= Beginning of Section =
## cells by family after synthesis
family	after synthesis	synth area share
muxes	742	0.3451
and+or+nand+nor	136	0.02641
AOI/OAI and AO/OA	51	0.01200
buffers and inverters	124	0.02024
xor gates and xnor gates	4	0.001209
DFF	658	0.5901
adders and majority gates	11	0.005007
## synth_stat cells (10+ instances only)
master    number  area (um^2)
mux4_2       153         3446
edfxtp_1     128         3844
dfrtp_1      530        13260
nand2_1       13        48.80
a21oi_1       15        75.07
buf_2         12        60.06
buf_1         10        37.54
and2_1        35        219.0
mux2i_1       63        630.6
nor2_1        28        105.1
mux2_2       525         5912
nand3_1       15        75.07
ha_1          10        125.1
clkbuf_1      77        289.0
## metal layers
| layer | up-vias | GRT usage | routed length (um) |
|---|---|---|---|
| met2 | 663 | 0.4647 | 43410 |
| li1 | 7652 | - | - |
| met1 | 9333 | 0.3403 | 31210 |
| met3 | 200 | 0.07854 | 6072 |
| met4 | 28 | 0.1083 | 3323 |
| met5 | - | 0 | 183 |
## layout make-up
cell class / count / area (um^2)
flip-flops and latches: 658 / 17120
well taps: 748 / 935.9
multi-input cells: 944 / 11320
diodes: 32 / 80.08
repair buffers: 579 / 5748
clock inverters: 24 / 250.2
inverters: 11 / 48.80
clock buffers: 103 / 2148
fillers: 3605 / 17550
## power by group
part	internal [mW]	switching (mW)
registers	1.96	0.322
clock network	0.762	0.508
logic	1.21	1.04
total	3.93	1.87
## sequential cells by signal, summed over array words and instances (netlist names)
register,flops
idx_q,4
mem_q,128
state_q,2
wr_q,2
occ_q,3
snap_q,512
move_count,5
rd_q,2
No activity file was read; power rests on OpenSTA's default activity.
==> src/rtl/plru_set_tracker.sv <==
// Tree pseudo-LRU state for a SETS x WAYS cache: TOUCH updates, VICTIM/VICTIM_FILL select a victim, flush sweeps all sets.
// Latency: the tree update lands at the accept edge; the victim response is registered one cycle after accept.
// Backpressure: op_ready drops during a flush sweep and in any cycle where flush_req is raised.
module plru_set_tracker #(
    parameter int WAYS = 8,
    parameter int SETS = 16,
    localparam int WAY_W = $clog2(WAYS),
    localparam int SET_W = $clog2(SETS)
) (
    input  logic             clk,
    input  logic             rst_n,
    input  logic             op_valid,
    output logic             op_ready,
    input  logic [1:0]       op_code,
    input  logic [SET_W-1:0] op_set,
    input  logic [WAY_W-1:0] op_way,
    input  logic             flush_req,
    output logic             flush_busy,
    output logic             rsp_valid,
    output logic [SET_W-1:0] rsp_set,
    output logic [WAY_W-1:0] rsp_way
);

    localparam logic [1:0] OP_TOUCH  = 2'b00;
    localparam logic [1:0] OP_VICTIM = 2'b01;
    localparam logic [1:0] OP_VFILL  = 2'b10;

    typedef enum logic {ST_IDLE, ST_FLUSH} state_t;

    state_t           r_state;
    state_t           w_state_nxt;
    logic [SET_W-1:0] r_cnt;
    logic [WAYS-2:0]  r_tree [SETS];

    logic             r_rsp_valid;
    logic [SET_W-1:0] r_rsp_set;
    logic [WAY_W-1:0] r_rsp_way;

    logic             w_acc;
    logic             w_wr;
    logic             w_is_victim;
    logic [WAYS-2:0]  w_cur;
    logic [WAYS-2:0]  w_nxt;
    logic [WAY_W-1:0] w_vic;
    logic [WAY_W-1:0] w_upd_way;

    assign op_ready    = (r_state == ST_IDLE) && !flush_req;
    assign flush_busy  = (r_state == ST_FLUSH);
    assign w_acc       = op_valid && op_ready;
    assign w_is_victim = (op_code == OP_VICTIM) || (op_code == OP_VFILL);
    assign w_wr        = w_acc && ((op_code == OP_TOUCH) || (op_code == OP_VFILL));

    assign rsp_valid = r_rsp_valid;
    assign rsp_set   = r_rsp_set;
    assign rsp_way   = r_rsp_way;

    // Next state: a flush request starts one sweep; the sweep ends after the last set is cleared.
    always_comb begin
        w_state_nxt = r_state;
        case (r_state)
            ST_IDLE:  if (flush_req) w_state_nxt = ST_FLUSH;
            ST_FLUSH: if (r_cnt == SET_W'(SETS - 1)) w_state_nxt = ST_IDLE;
            default:  w_state_nxt = ST_IDLE;
        endcase
    end

    // State register.
    always_ff @(posedge clk or negedge rst_n) begin
        if (!rst_n) r_state <= ST_IDLE;
        else        r_state <= w_state_nxt;
    end

    // Sweep counter: parked at 0 while idle, so the sweep always starts at set 0.
    always_ff @(posedge clk or negedge rst_n) begin
        if (!rst_n)                    r_cnt <= '0;
        else if (r_state == ST_FLUSH)  r_cnt <= r_cnt + 1'b1;
        else                           r_cnt <= '0;
    end

    // Read the addressed set, walk against the stored directions for the victim, then walk the updated way's path.
    always_comb begin
        int   node;
        logic b;
        w_cur = r_tree[op_set];
        w_vic = '0;
        node  = 0;
        b     = 1'b0;
        for (int k = 0; k < WAY_W; k++) begin
            b = ~w_cur[node];
            w_vic[WAY_W-1-k] = b;
            node = 2 * node + 1 + int'(b);
        end
        w_upd_way = (op_code == OP_TOUCH) ? op_way : w_vic;
        w_nxt = w_cur;
        node  = 0;
        for (int k = 0; k < WAY_W; k++) begin
            b = w_upd_way[WAY_W-1-k];
            w_nxt[node] = b;
            node = 2 * node + 1 + int'(b);
        end
    end

    // Tree storage: the flush sweep clears one set per cycle; ops are never accepted during it.
    always_ff @(posedge clk or negedge rst_n) begin
        if (!rst_n) begin
            for (int s = 0; s < SETS; s++) r_tree[s] <= '0;
        end else if (r_state == ST_FLUSH) begin
            r_tree[r_cnt] <= '0;
        end else if (w_wr) begin
            r_tree[op_set] <= w_nxt;
        end
    end

    // Victim response: one-cycle valid pulse; set/way hold their last value otherwise.
    always_ff @(posedge clk or negedge rst_n) begin
        if (!rst_n) begin
            r_rsp_valid <= 1'b0;
            r_rsp_set   <= '0;
            r_rsp_way   <= '0;
        end else begin
            r_rsp_valid <= w_acc && w_is_victim;
            if (w_acc && w_is_victim) begin
                r_rsp_set <= op_set;
                r_rsp_way <= w_vic;
            end
        end
    end

endmodule
<file path="src/rtl/matrix_result_serializer_pkg.sv">
// Shared types and helpers for the accumulator-vector serializer.
package matrix_result_serializer_pkg;

  typedef enum logic {
    IDLE,
    STREAM
  } state_e;

  function automatic int unsigned idx_width(input int unsigned d);
    return (d > 1) ? $clog2(d) : 1;
  endfunction

endpackage

</file>
<file path="src/rtl/matrix_result_serializer_acc_requantize.sv">
// Combinational requantizer: 2W-bit accumulator to W-bit fixed point, round half toward +inf.
// With SATURATE_EN defined the result is clamped and o_sat flags the clamp; otherwise it wraps.
module acc_requantize #(
  parameter int unsigned W    = 16,
  parameter int unsigned FRAC = 12
) (
  input  logic [2*W-1:0] i_acc,
  output logic [W-1:0]   o_q,
  output logic           o_sat
);

  localparam int unsigned AW = 2 * W + 1;
  localparam logic signed [AW-1:0] Half = AW'(64'd1 << (FRAC - 1));

  logic signed [AW-1:0] w_sum;
  logic signed [AW-1:0] w_t;

  // One guard bit keeps the rounding add from overflowing.
  assign w_sum = $signed({i_acc[2*W-1], i_acc}) + Half;
  assign w_t   = w_sum >>> FRAC;

`ifdef SATURATE_EN
  localparam logic signed [AW-1:0] MaxV = AW'((64'd1 << (W - 1)) - 64'd1);
  localparam logic signed [AW-1:0] MinV = ~MaxV;

  always_comb begin
    o_q   = w_t[W-1:0];
    o_sat = 1'b0;
    if (w_t > MaxV) begin
      o_q   = {1'b0, {(W - 1){1'b1}}};
      o_sat = 1'b1;
    end else if (w_t < MinV) begin
      o_q   = {1'b1, {(W - 1){1'b0}}};
      o_sat = 1'b1;
    end
  end
`else
  logic w_t_unused;

  assign w_t_unused = ^w_t[AW-1:W];
  assign o_q        = w_t[W-1:0];
  assign o_sat      = 1'b0;
`endif

endmodule

</file>
<file path="src/rtl/matrix_result_serializer.sv">
// Captures a packed vector of D accumulators and streams requantized elements one per cycle.
// Define SATURATE_EN to clamp instead of wrap and to expose the sticky sat_flag output.
module matrix_result_serializer
  import matrix_result_serializer_pkg::*;
#(
  parameter int unsigned W    = 16,
  parameter int unsigned D    = 8,
  parameter int unsigned FRAC = 12
) (
  input  logic                 clk,
  input  logic                 rst,
  input  logic [2*D*W-1:0]     packed_in,
  input  logic                 in_v,
  output logic                 in_ready,
  output logic [W-1:0]         out,
  output logic                 out_v,
  input  logic                 out_ready,
  output logic [$clog2(D)-1:0] out_idx,
  output logic                 out_last
`ifdef SATURATE_EN
  ,
  output logic                 sat_flag
`endif
);

  localparam int unsigned IW = idx_width(D);
  localparam logic [IW-1:0] LastIdx = IW'(D - 1);

  state_e           r_state;
  logic [2*D*W-1:0] r_buf;
  logic [W-1:0]     r_out;
  logic             r_out_v;
  logic [IW-1:0]    r_idx;
  logic             r_last;

  logic             w_fire;
  logic             w_capture;
  logic [IW-1:0]    w_next_idx;
  logic [2*W-1:0]   w_sel;
  logic [2*W-1:0]   w_rq_in;
  logic [W-1:0]     w_rq;

  assign w_fire     = r_out_v && out_ready;
  assign in_ready   = !rst && ((r_state == IDLE) || (w_fire && r_last));
  assign w_capture  = in_v && in_ready;
  assign w_next_idx = r_idx + IW'(1);

  always_comb begin
    w_sel = '0;
    for (int j = 0; j < int'(D); j++) begin
      if (w_next_idx == IW'(j)) w_sel = r_buf[(int'(D) - 1 - j)*2*W +: 2*W];
    end
  end

  // A fresh capture requantizes element 0 straight from the input bus.
  assign w_rq_in = w_capture ? packed_in[2*D*W-1 -: 2*W] : w_sel;

`ifdef SATURATE_EN
  logic w_sat;
  logic r_sat;

  assign sat_flag = r_sat;

  always_ff @(posedge clk or posedge rst) begin
    if (rst) begin
      r_sat <= 1'b0;
    end else if (w_sat && (w_capture || (w_fire && !r_last))) begin
      r_sat <= 1'b1;
    end
  end
`else
  logic w_sat_unused;
`endif

  acc_requantize #(
    .W   (W),
    .FRAC(FRAC)
  ) u_rq (
    .i_acc(w_rq_in),
    .o_q  (w_rq),
`ifdef SATURATE_EN
    .o_sat(w_sat)
`else
    .o_sat(w_sat_unused)
`endif
  );

  always_ff @(posedge clk or posedge rst) begin
    if (rst) begin
      r_state <= IDLE;
      r_buf   <= '0;
      r_out   <= '0;
      r_out_v <= 1'b0;
      r_idx   <= '0;
      r_last  <= 1'b0;
    end else if (w_capture) begin
      r_state <= STREAM;
      r_buf   <= packed_in;
      r_out   <= w_rq;
      r_out_v <= 1'b1;
      r_idx   <= '0;
      r_last  <= 1'b0;
    end else if (w_fire) begin
      if (!r_last) begin
        r_out  <= w_rq;
        r_idx  <= w_next_idx;
        r_last <= (w_next_idx == LastIdx);
      end else begin
        // Final handshake with nothing waiting: out and out_idx keep their last values.
        r_state <= IDLE;
        r_out_v <= 1'b0;
        r_last  <= 1'b0;
      end
    end
  end

  assign out      = r_out;
  assign out_v    = r_out_v;
  assign out_idx  = r_idx;
  assign out_last = r_last;

endmodule

</file>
= End of Section =
#### YOUR TASK:
Each line of the material that contains the string "inverters" has to be copied out.

#### TASK RESPONSE:
buffers and inverters	124	0.02024
clock inverters: 24 / 250.2
inverters: 11 / 48.80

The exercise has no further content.